==== RECORDS FOR THE EXERCISE

==> config.mk <==
export PLATFORM = sky130hd
export DESIGN_NAME = gsim_result_packer
export DESIGN_NICKNAME = d
export VERILOG_FILES = /design/src/rtl/gsim_pack_pkg.sv /design/src/rtl/gsim_pack_fifo.sv /design/src/rtl/gsim_result_packer.sv
export SDC_FILE = /design/constraint.sdc
export NUM_CORES = 1
export LEC_CHECK = 0
export BUFFER_PORTS_ARGS = -buffer_cell sky130_fd_sc_hd__buf_4
export CAP_MARGIN = 20
export CORE_ASPECT_RATIO = 0.7
export CORE_MARGIN = 2
export CORE_UTILIZATION = 40
export CTS_CLUSTER_SIZE = 25
export DETAILED_ROUTE_END_ITERATION = 6
export GPL_ROUTABILITY_DRIVEN = 0
export PLACE_DENSITY_LB_ADDON = 0.08
export SYNTH_ARGS = -nofsm -noshare
export SYNTH_HDL_FRONTEND = slang
export SYNTH_SLANG_ARGS = --single-unit
==> constraint.sdc <==
create_clock -name clk -period 4 [get_ports clk]
set_input_delay 0.2 -clock clk [delete_from_list [all_inputs] [get_ports clk]]
set_output_delay 0.2 -clock clk [all_outputs]
set_load 0.005 [all_outputs]
==> src/rtl/gsim_pack_pkg.sv <==
// ---------------------------------------------------------------------------
// gsim_pack_pkg
// Shared types and constants for the GSIM result packer.
//   state_t      : packer FSM states (S_IDLE, S_COLLECT, S_FLUSH)
//   fifo_entry_t : one output FIFO entry {data, index, last}
//   frame_last_idx(): index of the final word of a frame for a given mode
// ---------------------------------------------------------------------------
package gsim_pack_pkg;

    localparam int WORD_W          = 24;
    localparam int BYTE_W          = 8;
    localparam int FIFO_DEPTH      = 8;
    localparam int FRAME_LEN_SOLVE = 8;
    localparam int FRAME_LEN_INV   = 64;
    localparam int IDX_W           = 6;

    typedef enum logic [1:0] {
        S_IDLE    = 2'd0,
        S_COLLECT = 2'd1,
        S_FLUSH   = 2'd2
    } state_t;

    typedef struct packed {
        logic [WORD_W-1:0] data;
        logic [IDX_W-1:0]  index;
        logic              last;
    } fifo_entry_t;

    function automatic logic [IDX_W-1:0] frame_last_idx(input logic inv_mode);
        return inv_mode ? IDX_W'(FRAME_LEN_INV - 1) : IDX_W'(FRAME_LEN_SOLVE - 1);
    endfunction

endpackage

==> src/rtl/gsim_pack_fifo.sv <==
// ---------------------------------------------------------------------------
// gsim_pack_fifo
// Synchronous FIFO_DEPTH-entry FIFO of fifo_entry_t with simultaneous
// push/pop. A push while full is accepted only if a pop happens in the same
// cycle; otherwise it is ignored (the caller accounts for the drop).
// Ports:
//   clk, reset : clock, asynchronous active-high reset
//   push       : write wr_entry
//   wr_entry   : entry to write
//   pop        : remove head entry (ignored when empty)
//   head       : current head entry (meaningful only when !empty)
//   full/empty : occupancy flags
// ---------------------------------------------------------------------------
module gsim_pack_fifo
    import gsim_pack_pkg::*;
(
    input  logic        clk,
    input  logic        reset,
    input  logic        push,
    input  fifo_entry_t wr_entry,
    input  logic        pop,
    output fifo_entry_t head,
    output logic        full,
    output logic        empty
);

    localparam int PTR_W = $clog2(FIFO_DEPTH);

    fifo_entry_t      mem [FIFO_DEPTH];
    logic [PTR_W-1:0] wr_ptr;
    logic [PTR_W-1:0] rd_ptr;
    logic [PTR_W:0]   count;
    logic             do_push;
    logic             do_pop;

    assign empty   = (count == '0);
    assign full    = (count == (PTR_W+1)'(FIFO_DEPTH));
    assign do_pop  = pop && !empty;
    // A pop in the same cycle frees a slot, so a full FIFO still takes the push.
    assign do_push = push && (!full || do_pop);
    assign head    = mem[rd_ptr];

    // Storage carries data only; occupancy is tracked by the pointers.
    always_ff @(posedge clk) begin
        if (do_push) begin
            mem[wr_ptr] <= wr_entry;
        end
    end

    always_ff @(posedge clk or posedge reset) begin
        if (reset) begin
            wr_ptr <= '0;
            rd_ptr <= '0;
            count  <= '0;
        end else begin
            if (do_push) begin
                wr_ptr <= wr_ptr + 1'b1;
            end
            if (do_pop) begin
                rd_ptr <= rd_ptr + 1'b1;
            end
            case ({do_push, do_pop})
                2'b10:   count <= count + 1'b1;
                2'b01:   count <= count - 1'b1;
                default: count <= count;
            endcase
        end
    end

endmodule

==> src/rtl/gsim_result_packer.sv <==
// ---------------------------------------------------------------------------
// gsim_result_packer
// Packs the solver byte stream (MSB-first) into 24-bit result words, tags
// each word with its index within the frame and a last flag, and queues the
// words in an 8-entry FIFO for a ready/valid consumer. Words that find the
// FIFO full are dropped and flagged with the sticky o_ovf.
// Ports:
//   clk, reset : clock, asynchronous active-high reset
//   mode       : 0 = 8-word frames, 1 = 64-word frames (latched per frame)
//   in_valid   : in_data carries a byte (always accepted)
//   in_data    : solver byte
//   o_valid    : FIFO head present on o_data/o_index/o_last
//   i_ready    : consumer accepts the head word
//   o_data     : assembled word {b0,b1,b2}
//   o_index    : word position within its frame
//   o_last     : final word of the frame
//   o_ovf      : sticky, at least one word dropped
//   o_ovf_cnt  : dropped-word count, saturating at 255
//                (only when GSIM_PACK_OVF_CNT_EN is defined)
// ---------------------------------------------------------------------------
module gsim_result_packer
    import gsim_pack_pkg::*;
(
    input  logic              clk,
    input  logic              reset,
    input  logic              mode,
    input  logic              in_valid,
    input  logic [BYTE_W-1:0] in_data,
    output logic              o_valid,
    input  logic              i_ready,
    output logic [WORD_W-1:0] o_data,
    output logic [IDX_W-1:0]  o_index,
    output logic              o_last,
    output logic              o_ovf
`ifdef GSIM_PACK_OVF_CNT_EN
    ,
    output logic [7:0]        o_ovf_cnt
`endif
);

    state_t              state;
    state_t              state_nx;
    logic [1:0]          byte_cnt;
    logic [2*BYTE_W-1:0] part;
    logic                frame_open;
    logic                frame_open_nx;
    logic                mode_lat;
    logic [IDX_W-1:0]    idx;

    logic                first_byte;
    logic                word_done;
    logic                last_word;

    logic [WORD_W-1:0]   word_p1;
    logic [IDX_W-1:0]    idx_p1;
    logic                last_p1;
    logic                vld_p1;

    fifo_entry_t         wr_entry;
    fifo_entry_t         head;
    logic                fifo_full;
    logic                fifo_empty;
    logic                pop;
    logic                drop;

    // ---- stage 0: byte assembly, frame tracking, FSM ----
    // frame_open spans from the first byte of a frame to the byte that
    // completes its last word; a byte seen while it is low opens a new frame
    // (from S_IDLE, or early while the previous frame is still draining).
    assign first_byte    = in_valid && !frame_open;
    assign word_done     = in_valid && (byte_cnt == 2'd2);
    assign last_word     = word_done && (idx == frame_last_idx(mode_lat));
    assign frame_open_nx = last_word ? 1'b0 : (first_byte ? 1'b1 : frame_open);

    always_comb begin
        state_nx = state;
        case (state)
            S_IDLE: begin
                if (in_valid) begin
                    state_nx = S_COLLECT;
                end
            end
            S_COLLECT: begin
                if (last_word) begin
                    state_nx = S_FLUSH;
                end
            end
            S_FLUSH: begin
                // Drained means nothing queued and nothing in the push stage.
                if (fifo_empty && !vld_p1 && !last_word) begin
                    state_nx = frame_open_nx ? S_COLLECT : S_IDLE;
                end
            end
            default: state_nx = S_IDLE;
        endcase
    end

    always_ff @(posedge clk or posedge reset) begin
        if (reset) begin
            state      <= S_IDLE;
            byte_cnt   <= '0;
            frame_open <= 1'b0;
            mode_lat   <= 1'b0;
            idx        <= '0;
        end else begin
            state      <= state_nx;
            frame_open <= frame_open_nx;
            if (first_byte) begin
                mode_lat <= mode;
            end
            if (in_valid) begin
                byte_cnt <= word_done ? 2'd0 : byte_cnt + 2'd1;
            end
            // Index advances on completion, not on push, so drops keep o_last aligned.
            if (word_done) begin
                idx <= last_word ? '0 : idx + 1'b1;
            end
        end
    end

    always_ff @(posedge clk) begin
        if (in_valid && !word_done) begin
            part <= {part[BYTE_W-1:0], in_data};
        end
    end

    // ---- stage 1: completed word registered, pushed to the FIFO ----
    always_ff @(posedge clk) begin
        if (word_done) begin
            word_p1 <= {part, in_data};
            idx_p1  <= idx;
            last_p1 <= last_word;
        end
    end

    always_ff @(posedge clk or posedge reset) begin
        if (reset) begin
            vld_p1 <= 1'b0;
        end else begin
            vld_p1 <= word_done;
        end
    end

    assign wr_entry = '{data: word_p1, index: idx_p1, last: last_p1};
    assign pop      = !fifo_empty && i_ready;
    assign drop     = vld_p1 && fifo_full && !pop;

    gsim_pack_fifo u_fifo (
        .clk      (clk),
        .reset    (reset),
        .push     (vld_p1),
        .wr_entry (wr_entry),
        .pop      (pop),
        .head     (head),
        .full     (fifo_full),
        .empty    (fifo_empty)
    );

    always_ff @(posedge clk or posedge reset) begin
        if (reset) begin
            o_ovf <= 1'b0;
        end else if (drop) begin
            o_ovf <= 1'b1;
        end
    end

`ifdef GSIM_PACK_OVF_CNT_EN
    always_ff @(posedge clk or posedge reset) begin
        if (reset) begin
            o_ovf_cnt <= '0;
        end else if (drop && (o_ovf_cnt != 8'hFF)) begin
            o_ovf_cnt <= o_ovf_cnt + 8'd1;
        end
    end
`endif

    // ---- output: FIFO head, forced to zero while empty ----
    assign o_valid = !fifo_empty;
    assign o_data  = fifo_empty ? '0 : head.data;
    assign o_index = fifo_empty ? '0 : head.index;
    assign o_last  = fifo_empty ? 1'b0 : head.last;

endmodule

---- Word-level counts from Yosys, hierarchy flattened ----
Memory sizes are Yosys's and may differ from the RTL's.
Index checks and enable logic that the tools add are counted.
word-level totals
  register bits ........................... 69
  bits in latches ......................... 0
  bits in writable memories ............... 248
  memory bits (read-only) ................. 0
  input port bits ......................... 13
  output and inout bits ................... 33
  word-level logic and storage cells ...... 54
  memories ................................ 1
memories
  memory      depth  width  read ports  clocked after memory_dff  write ports  line                  text
  u_fifo.mem  8      31     1           0                         1            gsim_pack_fifo.sv:29  fifo_entry_t mem [FIFO_DEPTH];
cells by class
  add/subtract/negate cells ............... 6
  multipliers ............................. 0
  div/mod/pow operators ................... 0
  magnitude comparators ................... 0
  equal/unequal tests ..................... 5
  shift-type cells ........................ 0
  muxes and demuxes ....................... 11
  bitwise logic cells ..................... 0
  reduce and logical (&&, ||, !) cells .... 18
operators with widths
  cell                   number
  $mux W24               1
  $mux W6                3
  $logic_and A1 B1 Y1    9
  $pmux W4 S2            1
  $add A3 B1 Y3 const B  2
  $add A6 B1 Y6 const B  1
  $eq A6 B6 Y1           1
  $logic_not A1 Y1       5
  $mux W1                5
  $add A4 B1 Y4 const B  1
  $eq A2 B2 Y1 const B   2
  $eq A4 B4 Y1 const B   1
  $logic_not A4 Y1       1
  $reduce_bool A2 Y1     2
  $sub A4 B1 Y4 const B  1
  $add A2 B1 Y2 const B  1
  $eq A2 B1 Y1 const B   1
  $mux W2                1
  $logic_or A1 B1 Y1     1

---- Longest topological paths before layout ----
Gate-level depths: netlist of the first run.
  depth after elaboration ................. 8
  mapped depth ............................ 11

---- Hierarchy ----
From an unflattened synthesis of the first run, not the netlist that was laid out.
second synthesis, totals
  cell total of the unflattened synthesis .. 565
  area total of the unflattened synthesis .. 12410.7 um^2
by module, submodules not included
  module              instances  cells each  area an instance (um^2)  sequential area each (um^2)
  gsim_pack_fifo      1          431         10229.8                  7697.4
  gsim_result_packer  1          134         2180.8                   1711.6

---- Worst setup path after synthesis of the first run ----
No wires, ideal clock.
  kind .................................... register to register
  from .................................... register u_fifo.count[0]
  to ...................................... memory u_fifo.mem[0][0] (netlist name) (enable)
  arrival ................................. 3.695 ns
  setup slack ............................. -0.192 ns
  stages on the path, launching flop included .. 4
  cell sequence ........................... dfrtp_1 > or3_2 > o21ai_2 > nor4_1
on the way
  cells in the longest elaborated chain, start to end .. 8
  elaborated cells on any way between the ends .. 10
ends and longest elaborated chain
  element                            line                                             text
  from (decl)                        gsim_pack_fifo.sv:32                             logic [PTR_W:0] count;
  from (signal assigned)             gsim_pack_fifo.sv:63                             2'b10: count <= count + 1'b1;
  from (signal assigned)             gsim_pack_fifo.sv:64                             2'b01: count <= count - 1'b1;
  from (signal assigned)             gsim_pack_fifo.sv:65                             default: count <= count;
  $logic_not A4 Y1                   gsim_pack_fifo.sv:36                             assign empty = (count == '0);
  $logic_not A1 Y1                   gsim_pack_fifo.sv:38, gsim_result_packer.sv:145
  $logic_and A1 B1 Y1                gsim_result_packer.sv:145                        assign pop = !fifo_empty && i_ready;
  $logic_and A1 B1 Y1                gsim_pack_fifo.sv:38                             assign do_pop = pop && !empty;
  $logic_or A1 B1 Y1 (*)             gsim_pack_fifo.sv:40                             assign do_push = push && (!full || do_pop);
  $logic_and A1 B1 Y1 (*)            gsim_pack_fifo.sv:40
  $mux W1 (*)                        gsim_pack_fifo.sv:45                             if (do_push) begin
  $mux W1 (implied by the code) (*)  gsim_pack_fifo.sv:46                             mem[wr_ptr] <= wr_entry;
  to (decl)                          gsim_pack_fifo.sv:29
Every way passes the cells marked *; elsewhere a longest branch is shown, timed or not.

---- Worst setup path after layout of the first run ----
  from .................................... register u_fifo.count[0]
  to ...................................... register u_fifo.count[3]
on the way
  cells in the longest elaborated chain, start to end .. 8
  elaborated cells on any way between the ends .. 14
ends and longest elaborated chain
  element                                            line                                             text
  $logic_not A4 Y1                                   gsim_pack_fifo.sv:36
  $logic_not A1 Y1                                   gsim_pack_fifo.sv:38, gsim_result_packer.sv:145
  $logic_and A1 B1 Y1                                gsim_result_packer.sv:145
  $logic_and A1 B1 Y1                                gsim_pack_fifo.sv:38
  $logic_or A1 B1 Y1                                 gsim_pack_fifo.sv:40
  $logic_and A1 B1 Y1                                gsim_pack_fifo.sv:40
  $eq A2 B1 Y1 or $eq A2 B2 Y1 (tied branches)       gsim_pack_fifo.sv:62                             case ({do_push, do_pop})
  $pmux W4 S2 or $reduce_bool A2 Y1 (tied branches)  -
Parallel ways exist; a longest one is shown, timed or not.
A chain may end at the register's enable or synchronous reset.

==> run_results.csv, run 1 <==
group,metric,value,unit
grt,grt_start_max_net_pins,39,
die,io_pins,46,
setup_path,critPathCaptureType,"flip-flop",
timing,fin_worst_skew,12.8,ps
die,coreArea,0.0290,mm^2
power,powerDensity,689,mW/mm^2
synth,yosys_register_bits,317,
finish,fin_cells,1014,
timing,setup-tns-final,0,ps
finish,synthToLayoutAreaGrowth,16.8,%
hold_path,min-delay-start,"part[10]$_DFFE_PP_",
routing,drt_wl_total,24.3,mm
die,initial_core_util,40.9,%
synth,synthesis.nets,548,
routing,wl_per_cell,23.9,um
setup_path,crit_fanout,8,
place,detailed_place.area,0.0127,mm^2
timing,max_freq,333,MHz
place,place_inst,942,
die,die_height,148,um
clock_network,post_cts_resized,0,
hold_path,hold_class,"flip-flop to flip-flop",
timing,layout_min_cycle_time,3000,ps
synth,yosysWarnings,0,
status,status,"completed",
setup_path,rr_endpoint,"u_fifo.count[3]$_DFFE_PP0P_",
synth,synth.distinct_cells,43,
routing,vias,5385,
clock_network,cts_root_buf,"clkbuf_16",
grt,grt_first_pass_wirelength,36.5,mm
grt,grt_use_total,16.1,%
clock_network,htree_levels,2,
setup_path,crit_type,"flip-flop to flip-flop",
die,die_w,210,um
setup_path,cp.required,4360,ps
synth,synth_area_leaders,"edfxtp_1 (75%), mux4_2 (12%), dfrtp_1 (4.6%)",
clock_network,clockBufferDepth,3,
routing,drt_pass1_iterations,6,
routing,via_per_inst,5.31,
setup_path,r2r_cells,6,
synth,synth_edf_count,295,
setup_path,path_delay_family,"simple AND/OR/NAND/NOR gates",
finish,drive_above_1_share,29.6,%
flow_run,max-cap-violations,0,
timing,slew_headroom,40.7,%
timing,post-route-period-util,75.1,%
finish,diodes,0,
place,portBuffers,45,
timing,hold_viol,0,
setup_path,critPathArrivalTime,3370,ps
clock_network,cts_tree,"done",
clock_network,cts.sinks,317,
finish,utilization,47.8,%
grt,antenna_found_initial,0,
setup_path,ff2ff_setup_slack,1000,ps
routing,drt_iter0_markers,331,
finish,finalInstanceArea,0.0139,mm^2
timing,tightestPinTransition,889,ps
place,dp.final_hpwl,12.8,mm
synth,synthFlopType,"edfxtp_1",
finish,fin_nets,631,
die,rows,52,
timing,setup_viol,0,
clock_network,cts_made_buffers,34,
power,max-vdd-ir-drop,0.000341,V
setup_path,slowest_stage,"or3_2",
synth,netlist.area_leader.share,74.7,%
setup_path,crit_path_cell_trace,"or3_2, o21ai_2, ha_1, or3b_2, a2111oi_0, o221ai_1",
grt,overflow,0,
hold_path,whs_path_depth,0,
power,leakagePower,4.57,nW
setup_path,crit_buf_inv,0,
synth,syn_area_per_cell,22.4,um^2
timing,rsz0062_at_grt,"false",
hold_path,worst_hold_path.endpoint,"word_p1[18]$_DFFE_PP_",
grt,grt_pass1_vias,5819,
synth,synth_area,0.0119,mm^2
finish,fill_cells,2419,
routing,ant_nets,0,
clock_network,clkTransAtPathRegs,60,ps
setup_path,cpPeakStageDelay,560,ps
synth,synth_cells,529,
clock_network,clk_latency,510,ps
timing,drv_slew,0,
synth,yosysMostFrequentCell,"edfxtp_1",
routing,drc,0,
synth,synthTopCellsByCount,"edfxtp_1 (295), mux4_2 (62), a22o_1 (30), dfrtp_1 (22), clkbuf_1 (12)",
setup_path,startpoint_type,"flip-flop",
setup_path,timing.rr.start,"u_fifo.count[0]$_DFFE_PP0P_",
synth,yosysTopAreaCell,"edfxtp_1",
synth,yosysSeqAreaShare,79.3,%
die,dieArea,0.0311,mm^2
synth,synthArstFlopShare,6.94,%
==> what timing repair did <==
action | CTS | global route
hold buffers | 12 | 0
setup buffers | 0 | 0
hold endpoints to repair | 43 | 0
==> report_power, final <==
part	total (mW)	switching, mW	internal (mW)
registers	4.31	0.369	3.94
clock network	2.85	1.19	1.67
logic	2.39	1.09	1.29
==> how the worst max path moves through the flow <==
stage               depth (start not counted)                          end  slack [ps]                         start
detailed placement                          6  u_fifo.count[3]$_DFFE_PP0P_        1010   u_fifo.count[0]$_DFFE_PP0P_
global route                                6  u_fifo.count[3]$_DFFE_PP0P_         880   u_fifo.count[0]$_DFFE_PP0P_
global placement                            6  u_fifo.count[3]$_DFFE_PP0P_        1050   u_fifo.count[0]$_DFFE_PP0P_
CTS                                         4                   o_data[14]         980  u_fifo.rd_ptr[0]$_DFFE_PP0P_
floorplan                                   3   u_fifo.mem[4][0]$_DFFE_PP_         620   u_fifo.count[0]$_DFFE_PP0P_
finish                                      6  u_fifo.count[3]$_DFFE_PP0P_        1000   u_fifo.count[0]$_DFFE_PP0P_
==> layout by cell type (no fill, tap or decap), types with 2 or more instances in the layout <==
cell type and instances:
edfxtp_1 295, mux4_2 62, buf_4 58, clkbuf_16 35, a22o_1 30, dfrtp_1 20
dlygate4sd3_1 12, nand2_1 10, inv_1 9, clkbuf_1 9, clkinv_1 8, xnor2_1 7
ha_1 6, clkinv_2 6, nand2b_1 4, mux2_2 4, nor2_1 4, o21ai_0 4
nor3_2 4, nor2_4 3, nand3_1 3, a21o_1 3, nor2b_1 2, a21oi_1 2
nand3b_1 2, or4_1 2, xor2_1 2, o211ai_1 2, buf_12 2
==> logic make-up (layout without fill, tap and decap cells) <==
kind of cell	after synthesis	after routing	share of synthesized area, %
flip-flops	317	317	79.3
AND/OR/NAND/NOR	46	46	2.17
AO/OA/AOI/OAI	50	50	3.43
XOR/XNOR	9	9	0.665
buffers and inverters	34	141	1.53
adder cells (fa/ha/maj)	6	6	0.633
multiplexers	67	67	12.2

========

▶ _WORK REQUEST_:
Only the lines containing the word "operators" should be returned from the data above.

▶ _EXERCISE OUTPUT_:
  div/mod/pow operators ................... 0
operators with widths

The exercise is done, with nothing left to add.